* AIM OF THE TASK
List all the lines in these records that hold "flip".

[Data entries]

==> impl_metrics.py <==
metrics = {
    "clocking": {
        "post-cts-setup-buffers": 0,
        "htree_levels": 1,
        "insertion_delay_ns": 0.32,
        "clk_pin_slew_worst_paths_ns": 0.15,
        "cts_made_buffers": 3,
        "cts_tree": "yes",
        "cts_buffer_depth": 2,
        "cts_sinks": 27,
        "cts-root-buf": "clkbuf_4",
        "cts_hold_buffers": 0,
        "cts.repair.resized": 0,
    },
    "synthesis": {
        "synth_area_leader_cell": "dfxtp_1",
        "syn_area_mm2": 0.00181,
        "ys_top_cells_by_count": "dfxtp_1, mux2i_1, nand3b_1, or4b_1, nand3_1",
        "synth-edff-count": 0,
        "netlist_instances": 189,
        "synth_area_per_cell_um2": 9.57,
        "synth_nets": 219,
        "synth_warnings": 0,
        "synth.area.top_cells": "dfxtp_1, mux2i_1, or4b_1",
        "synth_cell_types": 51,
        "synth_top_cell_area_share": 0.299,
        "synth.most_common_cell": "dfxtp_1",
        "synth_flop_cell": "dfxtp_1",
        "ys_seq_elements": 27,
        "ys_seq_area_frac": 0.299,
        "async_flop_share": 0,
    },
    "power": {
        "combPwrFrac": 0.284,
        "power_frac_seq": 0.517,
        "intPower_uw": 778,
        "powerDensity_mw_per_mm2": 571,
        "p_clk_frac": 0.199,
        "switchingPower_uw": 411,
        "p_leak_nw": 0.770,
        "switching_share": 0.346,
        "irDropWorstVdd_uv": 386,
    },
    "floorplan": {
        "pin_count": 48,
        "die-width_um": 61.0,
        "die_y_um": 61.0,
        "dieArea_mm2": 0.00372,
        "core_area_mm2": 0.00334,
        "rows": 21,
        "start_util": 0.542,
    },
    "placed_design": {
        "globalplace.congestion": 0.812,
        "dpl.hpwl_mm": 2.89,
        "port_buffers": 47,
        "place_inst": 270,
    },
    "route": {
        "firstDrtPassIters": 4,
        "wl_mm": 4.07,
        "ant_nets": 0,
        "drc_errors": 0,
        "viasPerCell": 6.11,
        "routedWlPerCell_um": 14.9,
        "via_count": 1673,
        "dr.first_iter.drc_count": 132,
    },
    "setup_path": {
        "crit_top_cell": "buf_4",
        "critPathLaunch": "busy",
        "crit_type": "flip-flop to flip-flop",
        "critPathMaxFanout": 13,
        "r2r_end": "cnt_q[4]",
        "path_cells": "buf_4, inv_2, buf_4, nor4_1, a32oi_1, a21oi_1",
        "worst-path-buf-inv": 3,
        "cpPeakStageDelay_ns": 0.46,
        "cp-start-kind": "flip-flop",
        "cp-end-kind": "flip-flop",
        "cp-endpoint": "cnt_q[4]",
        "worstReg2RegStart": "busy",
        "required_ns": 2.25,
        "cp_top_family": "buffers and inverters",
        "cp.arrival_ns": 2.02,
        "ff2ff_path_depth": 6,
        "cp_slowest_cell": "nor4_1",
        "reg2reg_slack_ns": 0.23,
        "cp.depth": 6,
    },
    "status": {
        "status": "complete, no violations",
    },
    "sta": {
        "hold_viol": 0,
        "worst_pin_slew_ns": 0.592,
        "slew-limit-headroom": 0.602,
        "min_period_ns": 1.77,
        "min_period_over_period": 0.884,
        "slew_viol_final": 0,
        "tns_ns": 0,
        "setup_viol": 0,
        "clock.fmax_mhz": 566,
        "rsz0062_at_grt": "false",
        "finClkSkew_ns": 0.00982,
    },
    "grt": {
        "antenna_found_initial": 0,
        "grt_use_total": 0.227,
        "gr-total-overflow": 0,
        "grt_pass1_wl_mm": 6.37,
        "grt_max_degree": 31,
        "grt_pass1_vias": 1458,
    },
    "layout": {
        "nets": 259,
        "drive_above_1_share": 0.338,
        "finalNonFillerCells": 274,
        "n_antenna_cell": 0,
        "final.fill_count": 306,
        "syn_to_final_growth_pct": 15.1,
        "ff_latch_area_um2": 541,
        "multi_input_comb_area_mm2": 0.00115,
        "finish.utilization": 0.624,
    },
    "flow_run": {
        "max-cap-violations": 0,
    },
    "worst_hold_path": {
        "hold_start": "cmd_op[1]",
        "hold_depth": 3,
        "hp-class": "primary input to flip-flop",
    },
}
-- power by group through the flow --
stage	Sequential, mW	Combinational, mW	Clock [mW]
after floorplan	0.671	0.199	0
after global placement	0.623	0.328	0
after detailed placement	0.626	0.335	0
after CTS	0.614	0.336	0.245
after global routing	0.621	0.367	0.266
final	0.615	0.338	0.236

* * *

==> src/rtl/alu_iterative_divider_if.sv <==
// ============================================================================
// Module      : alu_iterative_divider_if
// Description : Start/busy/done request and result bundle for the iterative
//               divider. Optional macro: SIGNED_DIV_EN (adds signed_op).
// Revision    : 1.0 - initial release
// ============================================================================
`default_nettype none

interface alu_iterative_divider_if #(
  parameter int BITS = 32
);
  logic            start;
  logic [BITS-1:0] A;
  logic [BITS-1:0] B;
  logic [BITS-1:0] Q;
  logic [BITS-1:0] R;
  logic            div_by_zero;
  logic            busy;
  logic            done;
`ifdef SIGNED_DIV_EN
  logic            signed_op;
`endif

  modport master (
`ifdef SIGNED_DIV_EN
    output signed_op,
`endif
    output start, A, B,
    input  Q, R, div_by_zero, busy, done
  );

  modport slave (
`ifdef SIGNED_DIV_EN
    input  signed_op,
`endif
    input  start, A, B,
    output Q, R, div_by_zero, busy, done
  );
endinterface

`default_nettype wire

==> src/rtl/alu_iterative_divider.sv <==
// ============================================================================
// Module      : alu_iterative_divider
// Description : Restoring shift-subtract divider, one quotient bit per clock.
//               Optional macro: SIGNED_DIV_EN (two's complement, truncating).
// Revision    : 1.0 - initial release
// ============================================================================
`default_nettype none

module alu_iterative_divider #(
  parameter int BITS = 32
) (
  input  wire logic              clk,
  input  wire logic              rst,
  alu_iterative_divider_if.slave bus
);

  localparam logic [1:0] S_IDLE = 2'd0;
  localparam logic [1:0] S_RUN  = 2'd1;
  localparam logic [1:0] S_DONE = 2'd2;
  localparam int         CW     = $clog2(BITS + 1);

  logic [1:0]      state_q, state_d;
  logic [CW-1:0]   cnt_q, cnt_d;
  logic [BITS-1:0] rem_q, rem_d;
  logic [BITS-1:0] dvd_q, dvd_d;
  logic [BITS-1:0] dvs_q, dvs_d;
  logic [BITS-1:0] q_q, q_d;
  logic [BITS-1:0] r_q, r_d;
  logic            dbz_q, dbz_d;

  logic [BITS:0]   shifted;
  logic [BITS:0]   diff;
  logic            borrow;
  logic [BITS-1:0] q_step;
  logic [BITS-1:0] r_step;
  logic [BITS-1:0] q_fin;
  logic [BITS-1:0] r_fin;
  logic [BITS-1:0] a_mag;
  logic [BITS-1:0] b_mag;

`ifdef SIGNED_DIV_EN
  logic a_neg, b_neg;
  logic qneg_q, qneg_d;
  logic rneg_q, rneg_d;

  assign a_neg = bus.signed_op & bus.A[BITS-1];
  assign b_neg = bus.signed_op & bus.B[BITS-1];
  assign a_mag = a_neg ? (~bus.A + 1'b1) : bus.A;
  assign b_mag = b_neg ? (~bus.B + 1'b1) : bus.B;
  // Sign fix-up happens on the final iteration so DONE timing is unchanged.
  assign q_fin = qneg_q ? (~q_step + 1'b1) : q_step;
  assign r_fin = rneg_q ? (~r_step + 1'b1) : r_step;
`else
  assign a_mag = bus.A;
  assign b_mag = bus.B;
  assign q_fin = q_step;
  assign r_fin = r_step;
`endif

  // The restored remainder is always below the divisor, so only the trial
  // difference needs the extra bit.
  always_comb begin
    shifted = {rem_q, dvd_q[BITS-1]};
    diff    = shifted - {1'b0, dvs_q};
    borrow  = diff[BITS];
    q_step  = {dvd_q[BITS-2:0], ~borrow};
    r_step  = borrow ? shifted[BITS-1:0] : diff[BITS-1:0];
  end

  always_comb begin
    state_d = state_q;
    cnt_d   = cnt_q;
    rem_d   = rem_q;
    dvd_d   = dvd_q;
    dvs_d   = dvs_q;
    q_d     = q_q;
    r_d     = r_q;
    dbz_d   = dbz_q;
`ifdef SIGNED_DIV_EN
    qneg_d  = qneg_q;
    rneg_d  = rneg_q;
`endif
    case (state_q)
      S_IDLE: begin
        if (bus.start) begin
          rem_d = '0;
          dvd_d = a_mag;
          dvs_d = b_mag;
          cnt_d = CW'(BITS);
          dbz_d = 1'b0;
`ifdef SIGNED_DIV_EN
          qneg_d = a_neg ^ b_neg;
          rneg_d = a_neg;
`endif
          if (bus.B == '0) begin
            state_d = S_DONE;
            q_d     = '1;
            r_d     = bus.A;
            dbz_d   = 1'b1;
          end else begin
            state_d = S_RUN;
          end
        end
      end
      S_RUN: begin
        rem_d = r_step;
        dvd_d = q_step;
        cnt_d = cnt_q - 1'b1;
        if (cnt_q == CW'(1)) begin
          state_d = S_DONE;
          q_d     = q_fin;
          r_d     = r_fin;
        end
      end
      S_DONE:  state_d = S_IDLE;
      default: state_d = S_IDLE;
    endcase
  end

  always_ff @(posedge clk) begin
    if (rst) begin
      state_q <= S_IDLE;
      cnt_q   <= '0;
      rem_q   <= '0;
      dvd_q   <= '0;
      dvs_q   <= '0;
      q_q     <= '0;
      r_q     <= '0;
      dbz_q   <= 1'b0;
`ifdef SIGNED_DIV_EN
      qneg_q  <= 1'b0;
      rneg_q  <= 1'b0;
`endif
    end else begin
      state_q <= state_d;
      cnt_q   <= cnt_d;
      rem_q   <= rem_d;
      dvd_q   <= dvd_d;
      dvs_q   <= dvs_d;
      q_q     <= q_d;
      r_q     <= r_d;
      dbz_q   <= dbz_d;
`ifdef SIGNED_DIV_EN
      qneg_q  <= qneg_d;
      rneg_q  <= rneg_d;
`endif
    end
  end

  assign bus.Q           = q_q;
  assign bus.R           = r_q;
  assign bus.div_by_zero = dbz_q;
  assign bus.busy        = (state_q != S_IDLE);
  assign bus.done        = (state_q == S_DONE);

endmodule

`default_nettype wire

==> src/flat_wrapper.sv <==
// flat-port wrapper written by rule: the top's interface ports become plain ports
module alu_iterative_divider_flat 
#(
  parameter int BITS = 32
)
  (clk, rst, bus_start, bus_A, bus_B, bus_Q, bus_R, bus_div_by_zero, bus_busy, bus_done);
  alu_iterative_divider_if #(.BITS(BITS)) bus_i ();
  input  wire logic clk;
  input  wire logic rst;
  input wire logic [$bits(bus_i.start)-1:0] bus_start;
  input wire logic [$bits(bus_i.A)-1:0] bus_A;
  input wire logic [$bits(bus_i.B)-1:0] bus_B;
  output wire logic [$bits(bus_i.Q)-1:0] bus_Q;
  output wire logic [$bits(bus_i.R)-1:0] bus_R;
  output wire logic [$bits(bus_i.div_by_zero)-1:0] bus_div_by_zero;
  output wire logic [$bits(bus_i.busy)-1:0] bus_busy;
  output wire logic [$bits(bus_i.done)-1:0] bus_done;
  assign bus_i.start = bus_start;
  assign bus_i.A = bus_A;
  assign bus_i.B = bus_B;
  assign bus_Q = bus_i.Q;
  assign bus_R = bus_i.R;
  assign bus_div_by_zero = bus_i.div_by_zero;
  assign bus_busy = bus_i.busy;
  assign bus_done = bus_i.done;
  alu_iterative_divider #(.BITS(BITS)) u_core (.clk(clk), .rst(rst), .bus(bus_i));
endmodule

* RESPONSE AREA
        "crit_type": "flip-flop to flip-flop",
        "cp-start-kind": "flip-flop",
        "cp-end-kind": "flip-flop",
        "hp-class": "primary input to flip-flop",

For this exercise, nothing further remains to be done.